In some embodiments, it may be beneficial to integrate a single identifier card 500 with conventional banking transactions that are performed with conventional bank accounts. Accordingly, in some embodiments, the single identifier system 100 may be implemented that allows for financial network transactions in addition to the transactions performed over a card network 150. One such alternate network is the Automated Clearinghouse (“ACH”) network (not shown).
The ACH Network is a system used by financial institutions to process millions of financial transactions each day. The system utilizes a network of ACH entities, of which many major banks are members. The transactions take place in a batch mode, by financial institutions transmitting payment instructions through the system of clearing houses. As the pace of electronic commerce quickens, and with the price advantages of ACH payments versus other payment mechanisms such as checks and wire transfers, the volume of ACH transactions will likely continue to increase.
One common form of ACH transactions for users is the ACH credit, which is the transaction type used for direct deposit of payroll. In that transaction, the employer is the Initiator of an ACH credit (the Payor) and the employee is the Receiver (the Payee) of that ACH credit. ACH debits are becoming more prevalent for users, with some adopters being health clubs who debit their members' bank accounts for club dues. In that transaction, the health club is the Initiator (the Payee) of the ACH debit, and the member being debited is the Receiver (the Payor).
The ACH System is governed by rules, policies and procedures written by The National Automated Clearing House Association (“NACHA”). Under current NACHA Rules, the Originator of an ACH debit (the payee) must have proper authorization from the Receiver of the ACH debit (the payor) before such a transaction can be initiated.
“Unauthorized” debits can be returned; however, the timeframe in which this must be done is varies. Users, on the other hand, have the protection of Regulation “E” and specific NACHA Rules relating to User accounts, which allow users to return ACH debit entries (that they document as “not authorized”) for an extended period after the original transaction date. There is also a service that allows review of ACH debits before they are posted, with the customer making the decision to accept or return the debit individually.
One specific type of ACH transaction of interest is a WEB ACH transaction.
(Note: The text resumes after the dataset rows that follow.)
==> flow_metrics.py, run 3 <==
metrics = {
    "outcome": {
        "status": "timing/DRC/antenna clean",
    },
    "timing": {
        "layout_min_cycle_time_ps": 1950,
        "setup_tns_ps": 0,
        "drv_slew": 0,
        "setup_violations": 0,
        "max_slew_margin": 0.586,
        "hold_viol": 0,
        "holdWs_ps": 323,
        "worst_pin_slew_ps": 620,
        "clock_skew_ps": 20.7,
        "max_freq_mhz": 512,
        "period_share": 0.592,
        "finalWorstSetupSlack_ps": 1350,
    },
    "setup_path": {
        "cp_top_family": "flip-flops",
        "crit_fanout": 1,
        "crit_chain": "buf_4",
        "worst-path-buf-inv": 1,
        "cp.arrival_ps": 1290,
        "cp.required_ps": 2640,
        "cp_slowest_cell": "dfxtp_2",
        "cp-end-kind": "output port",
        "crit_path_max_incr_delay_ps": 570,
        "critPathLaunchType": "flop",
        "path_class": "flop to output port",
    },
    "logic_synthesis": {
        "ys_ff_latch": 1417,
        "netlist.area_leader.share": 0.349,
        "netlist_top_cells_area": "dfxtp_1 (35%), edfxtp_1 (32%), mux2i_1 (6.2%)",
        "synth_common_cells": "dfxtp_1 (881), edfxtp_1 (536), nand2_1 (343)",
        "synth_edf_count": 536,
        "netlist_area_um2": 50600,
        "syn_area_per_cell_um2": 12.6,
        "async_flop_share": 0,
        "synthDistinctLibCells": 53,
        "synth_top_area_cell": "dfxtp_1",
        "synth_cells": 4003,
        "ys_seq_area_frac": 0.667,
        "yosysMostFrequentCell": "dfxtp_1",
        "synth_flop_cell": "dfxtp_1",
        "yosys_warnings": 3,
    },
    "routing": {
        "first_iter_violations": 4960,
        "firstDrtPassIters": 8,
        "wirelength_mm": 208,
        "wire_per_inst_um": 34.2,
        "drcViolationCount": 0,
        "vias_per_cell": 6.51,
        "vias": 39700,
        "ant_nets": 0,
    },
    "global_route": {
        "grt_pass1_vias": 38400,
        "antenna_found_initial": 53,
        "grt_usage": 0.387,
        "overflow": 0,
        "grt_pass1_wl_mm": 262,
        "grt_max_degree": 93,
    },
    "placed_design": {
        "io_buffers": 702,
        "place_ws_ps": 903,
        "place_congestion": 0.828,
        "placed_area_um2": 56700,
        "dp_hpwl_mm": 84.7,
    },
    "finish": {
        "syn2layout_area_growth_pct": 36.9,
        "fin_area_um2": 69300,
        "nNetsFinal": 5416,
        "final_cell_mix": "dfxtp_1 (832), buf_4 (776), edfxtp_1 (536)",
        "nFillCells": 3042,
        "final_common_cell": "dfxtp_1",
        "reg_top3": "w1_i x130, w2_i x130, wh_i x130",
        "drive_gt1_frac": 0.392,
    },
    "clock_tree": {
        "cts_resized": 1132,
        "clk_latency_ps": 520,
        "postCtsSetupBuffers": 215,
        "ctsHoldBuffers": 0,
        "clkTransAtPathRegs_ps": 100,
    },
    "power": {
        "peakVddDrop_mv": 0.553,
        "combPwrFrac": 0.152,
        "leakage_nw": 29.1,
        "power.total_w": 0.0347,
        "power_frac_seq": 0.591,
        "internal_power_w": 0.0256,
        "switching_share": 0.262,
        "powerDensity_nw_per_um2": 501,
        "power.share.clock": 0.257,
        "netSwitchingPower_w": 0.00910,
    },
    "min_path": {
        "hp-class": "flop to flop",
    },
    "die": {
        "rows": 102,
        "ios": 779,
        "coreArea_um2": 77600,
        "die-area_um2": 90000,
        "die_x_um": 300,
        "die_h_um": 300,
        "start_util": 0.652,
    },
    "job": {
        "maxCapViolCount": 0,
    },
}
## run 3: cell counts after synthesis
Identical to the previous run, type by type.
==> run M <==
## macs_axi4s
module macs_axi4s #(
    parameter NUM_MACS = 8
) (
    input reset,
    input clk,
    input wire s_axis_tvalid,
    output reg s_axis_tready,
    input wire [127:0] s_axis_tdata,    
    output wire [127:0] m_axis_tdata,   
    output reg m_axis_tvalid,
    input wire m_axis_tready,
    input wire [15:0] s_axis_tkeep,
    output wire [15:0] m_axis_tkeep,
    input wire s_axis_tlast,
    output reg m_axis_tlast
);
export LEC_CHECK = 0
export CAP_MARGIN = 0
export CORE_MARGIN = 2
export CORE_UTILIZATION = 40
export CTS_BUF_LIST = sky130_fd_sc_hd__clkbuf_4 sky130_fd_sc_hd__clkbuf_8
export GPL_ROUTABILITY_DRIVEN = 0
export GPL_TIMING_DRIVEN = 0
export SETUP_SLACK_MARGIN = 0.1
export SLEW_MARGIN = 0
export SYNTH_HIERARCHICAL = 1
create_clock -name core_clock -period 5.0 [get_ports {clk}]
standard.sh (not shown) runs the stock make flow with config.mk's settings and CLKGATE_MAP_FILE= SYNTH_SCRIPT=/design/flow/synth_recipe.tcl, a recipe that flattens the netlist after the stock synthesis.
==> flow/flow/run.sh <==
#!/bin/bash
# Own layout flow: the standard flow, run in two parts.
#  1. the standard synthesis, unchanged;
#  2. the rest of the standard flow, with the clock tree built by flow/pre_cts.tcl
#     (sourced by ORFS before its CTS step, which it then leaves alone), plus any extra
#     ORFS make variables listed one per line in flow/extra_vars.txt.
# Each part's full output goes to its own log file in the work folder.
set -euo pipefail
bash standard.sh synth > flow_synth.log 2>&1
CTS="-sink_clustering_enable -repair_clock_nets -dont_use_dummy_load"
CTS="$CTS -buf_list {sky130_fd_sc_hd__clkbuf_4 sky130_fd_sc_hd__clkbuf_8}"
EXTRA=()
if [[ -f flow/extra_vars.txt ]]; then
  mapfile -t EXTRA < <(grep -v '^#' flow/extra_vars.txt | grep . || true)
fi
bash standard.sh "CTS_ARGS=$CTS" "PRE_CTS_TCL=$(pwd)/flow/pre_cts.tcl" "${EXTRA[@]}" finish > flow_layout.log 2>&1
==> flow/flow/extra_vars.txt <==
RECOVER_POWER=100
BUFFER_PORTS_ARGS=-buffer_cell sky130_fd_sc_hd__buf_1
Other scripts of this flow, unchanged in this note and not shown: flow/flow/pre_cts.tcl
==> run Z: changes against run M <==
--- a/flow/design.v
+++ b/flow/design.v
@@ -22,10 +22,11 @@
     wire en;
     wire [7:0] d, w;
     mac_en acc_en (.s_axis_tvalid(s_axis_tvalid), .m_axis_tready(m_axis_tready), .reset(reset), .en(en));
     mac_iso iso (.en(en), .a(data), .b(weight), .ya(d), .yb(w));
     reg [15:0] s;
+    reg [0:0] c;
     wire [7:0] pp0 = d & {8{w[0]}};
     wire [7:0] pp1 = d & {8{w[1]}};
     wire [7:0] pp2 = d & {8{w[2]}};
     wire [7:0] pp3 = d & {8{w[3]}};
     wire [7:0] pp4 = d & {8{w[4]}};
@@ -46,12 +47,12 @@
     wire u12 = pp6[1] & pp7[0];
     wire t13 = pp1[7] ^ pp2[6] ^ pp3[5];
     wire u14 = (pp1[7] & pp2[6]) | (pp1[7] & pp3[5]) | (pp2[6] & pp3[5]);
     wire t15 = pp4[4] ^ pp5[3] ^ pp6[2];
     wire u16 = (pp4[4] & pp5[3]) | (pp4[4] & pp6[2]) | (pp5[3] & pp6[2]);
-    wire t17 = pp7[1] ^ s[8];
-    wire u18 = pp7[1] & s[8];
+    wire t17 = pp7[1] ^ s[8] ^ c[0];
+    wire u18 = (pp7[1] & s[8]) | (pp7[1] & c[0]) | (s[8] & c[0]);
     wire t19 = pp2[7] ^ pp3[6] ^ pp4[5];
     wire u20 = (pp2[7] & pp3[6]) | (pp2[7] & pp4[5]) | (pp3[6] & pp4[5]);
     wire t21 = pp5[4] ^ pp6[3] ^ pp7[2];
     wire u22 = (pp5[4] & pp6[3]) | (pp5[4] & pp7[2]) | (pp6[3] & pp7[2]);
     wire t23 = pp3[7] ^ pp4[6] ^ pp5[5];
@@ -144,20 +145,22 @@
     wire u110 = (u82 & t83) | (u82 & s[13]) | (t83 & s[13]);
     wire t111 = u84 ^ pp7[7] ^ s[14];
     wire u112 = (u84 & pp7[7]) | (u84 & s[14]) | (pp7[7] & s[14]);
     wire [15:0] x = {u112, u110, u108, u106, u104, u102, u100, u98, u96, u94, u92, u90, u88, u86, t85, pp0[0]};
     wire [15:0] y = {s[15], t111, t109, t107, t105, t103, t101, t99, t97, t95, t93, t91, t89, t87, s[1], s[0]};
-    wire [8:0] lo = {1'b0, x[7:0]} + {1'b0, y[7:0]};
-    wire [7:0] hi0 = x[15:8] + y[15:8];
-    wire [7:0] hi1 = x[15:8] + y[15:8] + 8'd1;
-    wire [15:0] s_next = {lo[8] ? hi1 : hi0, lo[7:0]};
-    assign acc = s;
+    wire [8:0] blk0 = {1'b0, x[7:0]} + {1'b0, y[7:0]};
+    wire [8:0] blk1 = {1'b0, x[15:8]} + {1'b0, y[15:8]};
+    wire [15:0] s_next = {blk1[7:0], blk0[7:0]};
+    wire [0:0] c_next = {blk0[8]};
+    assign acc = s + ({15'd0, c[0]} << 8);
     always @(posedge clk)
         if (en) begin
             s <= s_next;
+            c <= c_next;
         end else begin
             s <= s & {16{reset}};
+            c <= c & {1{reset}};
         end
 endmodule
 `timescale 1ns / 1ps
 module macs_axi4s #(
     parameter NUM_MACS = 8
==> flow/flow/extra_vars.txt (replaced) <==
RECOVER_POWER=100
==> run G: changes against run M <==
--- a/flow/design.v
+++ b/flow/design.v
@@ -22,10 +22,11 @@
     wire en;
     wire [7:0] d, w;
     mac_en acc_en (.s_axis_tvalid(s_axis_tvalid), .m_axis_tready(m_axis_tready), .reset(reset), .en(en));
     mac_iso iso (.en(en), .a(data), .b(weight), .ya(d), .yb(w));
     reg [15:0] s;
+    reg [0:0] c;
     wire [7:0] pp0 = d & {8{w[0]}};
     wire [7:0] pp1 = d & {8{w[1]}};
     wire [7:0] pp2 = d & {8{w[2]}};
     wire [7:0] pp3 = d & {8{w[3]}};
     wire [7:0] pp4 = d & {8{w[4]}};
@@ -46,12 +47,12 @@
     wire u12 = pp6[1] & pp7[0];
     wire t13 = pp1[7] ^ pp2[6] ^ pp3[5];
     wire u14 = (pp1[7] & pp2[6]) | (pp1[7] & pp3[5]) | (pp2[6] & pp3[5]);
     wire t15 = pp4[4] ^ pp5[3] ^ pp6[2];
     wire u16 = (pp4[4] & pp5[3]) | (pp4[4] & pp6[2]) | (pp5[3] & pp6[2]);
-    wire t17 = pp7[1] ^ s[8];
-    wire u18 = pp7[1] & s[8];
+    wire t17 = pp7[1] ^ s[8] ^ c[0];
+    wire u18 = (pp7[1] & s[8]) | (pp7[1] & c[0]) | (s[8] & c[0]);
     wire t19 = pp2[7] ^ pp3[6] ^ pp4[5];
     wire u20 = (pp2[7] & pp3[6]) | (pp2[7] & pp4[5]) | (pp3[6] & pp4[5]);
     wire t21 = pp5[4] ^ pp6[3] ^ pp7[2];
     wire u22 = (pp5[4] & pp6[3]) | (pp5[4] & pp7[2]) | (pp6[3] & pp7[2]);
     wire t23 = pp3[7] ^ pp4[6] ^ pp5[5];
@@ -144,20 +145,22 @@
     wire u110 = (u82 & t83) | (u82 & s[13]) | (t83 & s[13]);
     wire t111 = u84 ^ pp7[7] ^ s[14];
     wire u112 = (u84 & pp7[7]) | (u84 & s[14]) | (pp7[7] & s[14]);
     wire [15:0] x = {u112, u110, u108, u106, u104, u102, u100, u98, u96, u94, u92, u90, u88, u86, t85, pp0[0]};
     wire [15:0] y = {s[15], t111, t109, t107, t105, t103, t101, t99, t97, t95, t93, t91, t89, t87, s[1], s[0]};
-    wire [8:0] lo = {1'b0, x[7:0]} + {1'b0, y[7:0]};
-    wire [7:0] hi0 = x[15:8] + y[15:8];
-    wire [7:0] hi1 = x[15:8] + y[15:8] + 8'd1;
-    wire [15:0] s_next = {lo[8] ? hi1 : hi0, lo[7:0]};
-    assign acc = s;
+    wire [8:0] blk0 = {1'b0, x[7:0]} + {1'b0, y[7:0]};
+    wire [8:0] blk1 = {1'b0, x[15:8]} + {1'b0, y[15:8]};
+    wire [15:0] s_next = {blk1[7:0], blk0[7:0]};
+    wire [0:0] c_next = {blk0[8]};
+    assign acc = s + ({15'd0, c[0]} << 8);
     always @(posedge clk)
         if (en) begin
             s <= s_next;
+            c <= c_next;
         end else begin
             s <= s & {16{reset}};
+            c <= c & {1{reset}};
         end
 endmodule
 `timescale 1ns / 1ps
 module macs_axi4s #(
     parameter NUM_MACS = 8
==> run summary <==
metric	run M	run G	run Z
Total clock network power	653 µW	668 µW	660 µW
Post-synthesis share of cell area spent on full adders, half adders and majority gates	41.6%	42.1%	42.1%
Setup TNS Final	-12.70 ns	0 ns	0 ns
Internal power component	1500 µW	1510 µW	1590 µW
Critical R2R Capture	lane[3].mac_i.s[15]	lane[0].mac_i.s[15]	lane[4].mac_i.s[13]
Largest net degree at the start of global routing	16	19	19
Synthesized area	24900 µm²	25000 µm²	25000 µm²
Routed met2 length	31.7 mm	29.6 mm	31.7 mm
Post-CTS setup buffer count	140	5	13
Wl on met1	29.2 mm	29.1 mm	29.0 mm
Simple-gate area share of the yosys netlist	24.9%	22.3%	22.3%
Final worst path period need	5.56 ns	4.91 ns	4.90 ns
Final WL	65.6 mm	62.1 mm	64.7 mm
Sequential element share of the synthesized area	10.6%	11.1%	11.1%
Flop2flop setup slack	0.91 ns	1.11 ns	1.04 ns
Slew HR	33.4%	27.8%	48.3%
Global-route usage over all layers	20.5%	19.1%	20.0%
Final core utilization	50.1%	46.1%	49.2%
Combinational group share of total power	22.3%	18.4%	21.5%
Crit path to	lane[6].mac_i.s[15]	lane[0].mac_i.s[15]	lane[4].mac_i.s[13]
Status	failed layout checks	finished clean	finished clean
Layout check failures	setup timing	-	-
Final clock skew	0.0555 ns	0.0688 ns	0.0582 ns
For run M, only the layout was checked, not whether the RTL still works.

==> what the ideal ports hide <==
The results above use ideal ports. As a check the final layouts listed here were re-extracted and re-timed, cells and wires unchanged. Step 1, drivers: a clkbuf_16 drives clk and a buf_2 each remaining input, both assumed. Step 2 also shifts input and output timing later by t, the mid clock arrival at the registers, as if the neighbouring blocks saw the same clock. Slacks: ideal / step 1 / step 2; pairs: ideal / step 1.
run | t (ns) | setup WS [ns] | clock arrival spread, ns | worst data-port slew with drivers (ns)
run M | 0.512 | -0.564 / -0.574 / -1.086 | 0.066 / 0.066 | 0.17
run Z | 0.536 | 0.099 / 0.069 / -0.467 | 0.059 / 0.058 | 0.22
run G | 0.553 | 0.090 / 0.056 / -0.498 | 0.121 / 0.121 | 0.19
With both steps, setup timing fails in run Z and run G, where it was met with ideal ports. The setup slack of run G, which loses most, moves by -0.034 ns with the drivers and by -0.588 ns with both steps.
The WEB ACH transaction is a debit entry to a user bank account, for which the authorization was obtained from the Receiver (the user who owns the bank account) over the Internet. The specific designation for these types of transactions was created in order to address unique risks inherent to Internet payments.
Further details on the ACH system may be found in the 2005 ACH Operating Rules and Guidelines available from NACHA (National Automated Clearing House Association of Herndon, Va.), the entirety of which is hereby incorporated by reference. More specifically, multiple forms of ACH transactions are described therein that are suitable for use with various embodiments. An exemplary listing of transaction types (and ACH transaction codes) includes, but is not limited to:
Although specific embodiments have been illustrated and described herein, it will be appreciated by those of ordinary skill in the art that a wide variety of alternate and/or equivalent implementations may be substituted for the specific embodiments shown and described without departing from the scope of the present invention. This application is intended to cover any adaptations or variations of the embodiments discussed herein. Therefore, it is manifestly intended that this invention be limited only by the claims and the equivalents thereof.